Alberta's Premier believes women have lost ground in politics after the only female candidates in the race to lead the province's Progressive Conservatives dropped out, with one alleging harassment and vulgar smears.
"It's one of those things: Two steps forward, one step back," NDP Premier Rachel Notley told reporters Wednesday.
On Tuesday, Sandra Jansen and Donna Kennedy-Glans ended their respective campaigns to lead the PCs. It came on the same night that Hillary Clinton lost the U.S. presidential election in a race in which gender became a flashpoint.
Ms. Jansen alleged she was harassed at the PC convention this past weekend. Ms. Kennedy-Glans, a former MLA, insists she folded because the PC party was not open to her centrist positions.
Ms. Jansen alleges some of the convention-goers attacked her by writing insulting remarks on her nomination papers. Some people wrote explicit and derogatory phrases on the forms, wishing death upon her in some cases, according to one member of her team. Others confronted her on the sidelines of the convention in Red Deer, Alta.
"Volunteers from another campaign chased me up and down the hall, attacking me for protecting women's reproductive rights, and my team was jeered for supporting children's rights to a safe school environment," she said in a statement. The outspoken politician also noted ongoing attacks on social media.
Jason Kenney, a former federal Conservative cabinet minister who is among the men seeking the PC leadership, condemned the alleged attacks on Ms. Jansen and more broadly against women.

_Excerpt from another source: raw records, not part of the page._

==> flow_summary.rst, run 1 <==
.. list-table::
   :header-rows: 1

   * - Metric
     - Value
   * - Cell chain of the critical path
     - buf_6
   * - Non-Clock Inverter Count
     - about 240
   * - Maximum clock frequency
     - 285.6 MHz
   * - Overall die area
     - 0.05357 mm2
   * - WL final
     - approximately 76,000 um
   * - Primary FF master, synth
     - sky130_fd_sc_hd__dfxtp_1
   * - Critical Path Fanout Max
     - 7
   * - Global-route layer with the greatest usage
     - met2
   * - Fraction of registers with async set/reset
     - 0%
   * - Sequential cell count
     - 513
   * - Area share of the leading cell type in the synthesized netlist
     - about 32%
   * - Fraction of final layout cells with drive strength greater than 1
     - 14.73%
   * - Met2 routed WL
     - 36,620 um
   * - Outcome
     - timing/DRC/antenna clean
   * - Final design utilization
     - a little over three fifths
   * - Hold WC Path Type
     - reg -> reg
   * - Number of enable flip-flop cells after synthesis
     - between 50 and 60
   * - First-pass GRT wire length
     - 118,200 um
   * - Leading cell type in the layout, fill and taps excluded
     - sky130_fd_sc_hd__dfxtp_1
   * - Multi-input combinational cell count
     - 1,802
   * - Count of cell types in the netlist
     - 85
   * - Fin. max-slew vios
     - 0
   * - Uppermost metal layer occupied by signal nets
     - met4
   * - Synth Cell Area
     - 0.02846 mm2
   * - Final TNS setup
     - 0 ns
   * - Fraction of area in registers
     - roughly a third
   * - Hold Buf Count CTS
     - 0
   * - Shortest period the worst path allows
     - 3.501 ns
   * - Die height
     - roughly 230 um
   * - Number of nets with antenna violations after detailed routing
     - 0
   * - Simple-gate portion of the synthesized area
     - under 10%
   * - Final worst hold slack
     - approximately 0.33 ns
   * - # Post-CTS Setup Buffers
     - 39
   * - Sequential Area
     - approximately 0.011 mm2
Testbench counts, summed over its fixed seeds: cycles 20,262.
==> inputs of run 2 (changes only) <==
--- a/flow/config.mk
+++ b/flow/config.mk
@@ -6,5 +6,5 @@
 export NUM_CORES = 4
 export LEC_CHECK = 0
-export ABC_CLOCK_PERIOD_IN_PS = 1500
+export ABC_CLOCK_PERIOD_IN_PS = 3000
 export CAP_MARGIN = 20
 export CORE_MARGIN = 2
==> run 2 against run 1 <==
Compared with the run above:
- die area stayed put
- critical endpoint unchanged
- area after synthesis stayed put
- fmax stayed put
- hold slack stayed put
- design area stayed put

"I condemn any disrespectful conduct or language directed at anybody in public service and in this context, within the PC leadership election," he said in an interview Wednesday. "I think such conduct can be particularly egregious when directed at women in politics."
Mr. Kenney said he is not aware of any members of his campaign team misbehaving in such a way, though he said if his supporters acted inappropriately at the convention he hopes they apologize and conduct themselves with more civility.

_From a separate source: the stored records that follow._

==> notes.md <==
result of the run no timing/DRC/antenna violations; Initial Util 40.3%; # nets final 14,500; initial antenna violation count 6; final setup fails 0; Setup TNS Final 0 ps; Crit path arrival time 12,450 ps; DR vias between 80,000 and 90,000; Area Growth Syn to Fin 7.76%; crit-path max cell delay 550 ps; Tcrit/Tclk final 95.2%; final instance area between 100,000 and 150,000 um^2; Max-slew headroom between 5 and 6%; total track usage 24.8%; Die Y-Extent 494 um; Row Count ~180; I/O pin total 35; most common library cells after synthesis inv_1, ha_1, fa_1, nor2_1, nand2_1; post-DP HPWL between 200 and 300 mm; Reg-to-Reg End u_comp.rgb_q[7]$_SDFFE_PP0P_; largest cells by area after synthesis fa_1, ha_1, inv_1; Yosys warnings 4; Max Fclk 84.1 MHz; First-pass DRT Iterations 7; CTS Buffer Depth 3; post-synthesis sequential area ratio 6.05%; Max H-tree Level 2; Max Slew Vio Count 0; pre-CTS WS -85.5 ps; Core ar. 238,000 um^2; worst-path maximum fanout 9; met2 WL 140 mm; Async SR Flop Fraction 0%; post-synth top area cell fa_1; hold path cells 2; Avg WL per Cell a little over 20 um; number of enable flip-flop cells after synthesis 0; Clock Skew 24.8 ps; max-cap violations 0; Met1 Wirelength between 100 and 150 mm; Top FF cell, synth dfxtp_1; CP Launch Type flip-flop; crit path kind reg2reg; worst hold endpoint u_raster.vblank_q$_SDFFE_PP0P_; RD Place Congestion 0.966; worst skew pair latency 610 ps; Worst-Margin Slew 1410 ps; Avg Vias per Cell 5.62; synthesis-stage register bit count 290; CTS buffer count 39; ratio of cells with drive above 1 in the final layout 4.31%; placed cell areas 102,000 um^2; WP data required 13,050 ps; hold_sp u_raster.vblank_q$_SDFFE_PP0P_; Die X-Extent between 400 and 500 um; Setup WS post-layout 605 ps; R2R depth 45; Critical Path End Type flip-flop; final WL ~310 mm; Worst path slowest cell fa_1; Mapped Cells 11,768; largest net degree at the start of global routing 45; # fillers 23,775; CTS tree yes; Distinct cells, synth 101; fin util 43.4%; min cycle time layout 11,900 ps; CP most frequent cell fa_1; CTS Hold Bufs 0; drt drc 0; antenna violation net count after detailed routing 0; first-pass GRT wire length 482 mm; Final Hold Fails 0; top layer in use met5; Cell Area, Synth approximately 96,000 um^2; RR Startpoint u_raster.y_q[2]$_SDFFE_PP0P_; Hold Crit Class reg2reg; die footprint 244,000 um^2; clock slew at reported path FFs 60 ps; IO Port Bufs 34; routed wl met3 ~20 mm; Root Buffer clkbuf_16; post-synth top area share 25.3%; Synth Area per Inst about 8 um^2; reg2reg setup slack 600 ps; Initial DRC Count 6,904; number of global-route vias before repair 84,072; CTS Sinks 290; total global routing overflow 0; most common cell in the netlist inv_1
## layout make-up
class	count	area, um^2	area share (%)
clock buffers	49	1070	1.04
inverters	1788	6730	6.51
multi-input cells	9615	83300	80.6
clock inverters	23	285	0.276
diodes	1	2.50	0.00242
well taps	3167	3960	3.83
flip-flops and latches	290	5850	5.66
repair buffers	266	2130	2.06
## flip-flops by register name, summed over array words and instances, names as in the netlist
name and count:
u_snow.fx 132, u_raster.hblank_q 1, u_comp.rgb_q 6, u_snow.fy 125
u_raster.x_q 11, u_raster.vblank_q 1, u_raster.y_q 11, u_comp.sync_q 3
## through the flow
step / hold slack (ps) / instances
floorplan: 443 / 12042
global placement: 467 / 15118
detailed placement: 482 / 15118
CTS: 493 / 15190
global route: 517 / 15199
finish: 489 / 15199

Still, he suggested some level of incivility goes with the territory.
"During the course of this weekend, I had people who don't agree with me pushing their fingers in my chest or hollering expletives at me," he said.
"Unfortunately, some of that goes with when people get in a political context. Sometimes people don't control their emotions. I don't condone that for a second, but I'm saying I myself have faced disrespectful behaviour."

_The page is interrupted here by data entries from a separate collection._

From an optimization exercise on the open Yosys and OpenROAD flow, aimed at small area and a short achievable clock period; shortcuts taken in it are not production practice.
In this exercise RTL edits were held to simulation tests only and were not proved equivalent to the original.

Design dct_1d, start of the top module:
module dct_1d (
  input  logic                  aclk,
  input  logic                  rst_n,
  input  logic                  in_valid,
  input  dct_pkg::sample_vec_t  in_block,
  output logic                  out_valid,
  output dct_pkg::lane_vec_t    out_block
);
clock: 9.0 ns
lec_check: 0
cap_margin: 20
core_margin: 2
core_utilization: 55
slew_margin: 20
synth_hierarchical: 1
synth_minimum_keep_size: 0
standard.sh (not shown) runs the stock make flow with config.mk's settings and CLKGATE_MAP_FILE= SYNTH_SCRIPT=/design/flow/synth_recipe.tcl, a recipe that flattens the netlist after the stock synthesis.
==> flow/flow/run.sh <==
#!/bin/bash
set -euo pipefail
export BUFFER_PORTS_ARGS="-buffer_cell sky130_fd_sc_hd__buf_2"
export SETUP_SLACK_MARGIN=6
bash standard.sh > standard.log 2>&1
The first run produced a clean layout.
Then changed:
==> flow/flow/run.sh (replaced) <==
#!/bin/bash
set -euo pipefail
export BUFFER_PORTS_ARGS="-buffer_cell sky130_fd_sc_hd__buf_1"
export SETUP_SLACK_MARGIN=6
bash standard.sh > standard.log 2>&1
- CORE_UTILIZATION: 55 -> 40
The changed run went through all stages and came out clean. Cell count is higher by about 9%. Area after synthesis stays the same. Critical path depth is lower by 1. Die area goes up by 37%. Cell area goes up by about 2%. Setup slack improved by 55 ps. Non-clock buffer count goes up by 30.


## run A
dct_1d, a different RTL version from the one above (not shown whole).
Size in the first run: about 5600 cells after synthesis, ~1200 flip-flops, about 320 I/O pins, ~68000 sq um of cells after synthesis.
==> flow/config.mk <==
export PLATFORM = sky130hd
export DESIGN_NAME = dct_1d
export DESIGN_NICKNAME = dct_1d
export VERILOG_FILES = /design/flow/design.v
export SDC_FILE = /design/flow/constraint.sdc
export NUM_CORES = 4
export LEC_CHECK = 0
export CAP_MARGIN = 20
export CORE_MARGIN = 2
export CORE_UTILIZATION = 40
export SETUP_SLACK_MARGIN = 5
export SLEW_MARGIN = 20
export SYNTH_HIERARCHICAL = 1
export SYNTH_MINIMUM_KEEP_SIZE = 0
==> flow/constraint.sdc <==
create_clock -name core_clock -period 9.0 [get_ports {aclk}]
set_input_delay 1.8000 -clock core_clock [delete_from_list [all_inputs] [get_ports {aclk}]]
set_output_delay 1.8000 -clock core_clock [all_outputs]
set_load 0.01 [all_outputs]
==> flow/flow/run.sh <==
#!/bin/bash
set -euo pipefail
export BUFFER_PORTS_ARGS="-buffer_cell sky130_fd_sc_hd__buf_1"
bash standard.sh > standard.log 2>&1
Run A: full flow OK, the timing, design-rule and antenna checks passed
Here is what was changed in the inputs of run B compared with run A.
==> flow/flow/run.sh <==
#!/bin/bash
set -euo pipefail
export BUFFER_PORTS_ARGS="-buffer_cell sky130_fd_sc_hd__buf_2"
bash standard.sh > standard.log 2>&1
[summary]
Looking at clock buffer count from CTS across run B and run A, the one that comes out higher is run A. Layout buffer count excluding clock buffers ends up lower on run A. In terms of register share of the cell area, run A and run B differ only marginally. Setup WNS run A -> run B: worse.


06-27:
RTL: one of the versions met above, not the one the previous note started from.
Size in the first run: ~5500 cells after synthesis.
==> flow/config.mk <==
export PLATFORM = sky130hd
export DESIGN_NAME = dct_1d
export DESIGN_NICKNAME = dct_1d
export VERILOG_FILES = /design/flow/design.v
export SDC_FILE = /design/flow/constraint.sdc
export NUM_CORES = 4
export LEC_CHECK = 0
export CAP_MARGIN = 20
export CORE_MARGIN = 2
export CORE_UTILIZATION = 40
export SLEW_MARGIN = 20
export SYNTH_HIERARCHICAL = 1
export SYNTH_MINIMUM_KEEP_SIZE = 0
==> flow/constraint.sdc <==
create_clock -name core_clock -period 9.0 [get_ports {aclk}]
set_input_delay 1.8000 -clock core_clock [delete_from_list [all_inputs] [get_ports {aclk}]]
set_output_delay 1.8000 -clock core_clock [all_outputs]
set_load 0.01 [all_outputs]
==> flow/flow/run.sh <==
#!/bin/bash
set -euo pipefail
export BUFFER_PORTS_ARGS="-buffer_cell sky130_fd_sc_hd__buf_2"
export SETUP_SLACK_MARGIN=6
bash standard.sh > standard.log 2>&1
Relative to 06-27, the following input files were edited for 07-10:
-- flow/flow/run.sh --
<<< 06-27, line 4
export SETUP_SLACK_MARGIN=6
>>> 07-10, line 4
export SETUP_SLACK_MARGIN=6.15
==> comparison <==
Compared with 06-27, in 07-10 global-route met2 utilization flat, clock tree cell share of total cell area held, worst hold slack across all endpoints fell 0.019 ns.

afterwards: timing with drivers on the ports:
Ports are ideal in the flow. The routed layouts listed here were re-timed in OpenROAD.
Step 1 assumes that a clkbuf_16 drives the clock port and a buf_2 every other input.
Step 2 adds t to the input delays and takes it off the output delays; t is the mean of the earliest and latest rising clock arrival at the registers after step 1. Input paths then give back, and output paths get back, about the clock's delay inside the block.
a / b / c = ideal ports / drivers / drivers and shift; a / b = the first two.
| run | t, ns | setup WS [ns] | worst setup path at the end | clock arrival spread, ns |
|---|---|---|---|---|
| the first run of note 1 | 0.790 | 5.884 / 5.852 / 5.384 | input to register | 0.046 / 0.046 |
| the second run of note 1 | 0.797 | 5.939 / 5.868 / 5.309 | input to register | 0.050 / 0.051 |
| run A | 0.863 | 5.525 / 5.525 / 4.996 | input to register | 0.043 / 0.043 |
| run B | 0.852 | 5.491 / 5.491 / 4.986 | input to register | 0.038 / 0.038 |
| 06-27 | 0.796 | 5.955 / 5.880 / 5.310 | input to register | 0.044 / 0.045 |
| 07-10 | 0.830 | 5.893 / 5.814 / 5.356 | input to register | 0.067 / 0.067 |
After both steps setup and hold are still met in every run listed. For 06-27, which loses most, drivers alone change the setup slack by -0.075 ns; drivers and shift together by -0.645 ns.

Mr. Kenney said he regrets Ms. Jansen's decision to drop out of the race, and applauded her public service. "We need a healthy range of views in the leadership election," he said.
Members of the PC executive team are investigating Ms. Jansen's allegations.
Ms. Notley drew a parallel between the loss of the only two women in the PC leadership race and Ms. Clinton's election loss.
"There was much hope that we would have seen a female president of the United States for the first time," said Ms. Notley, Alberta's second female premier
"That's a bit of a step back because we thought we were on the way there from the perspective of women moving forward in politics."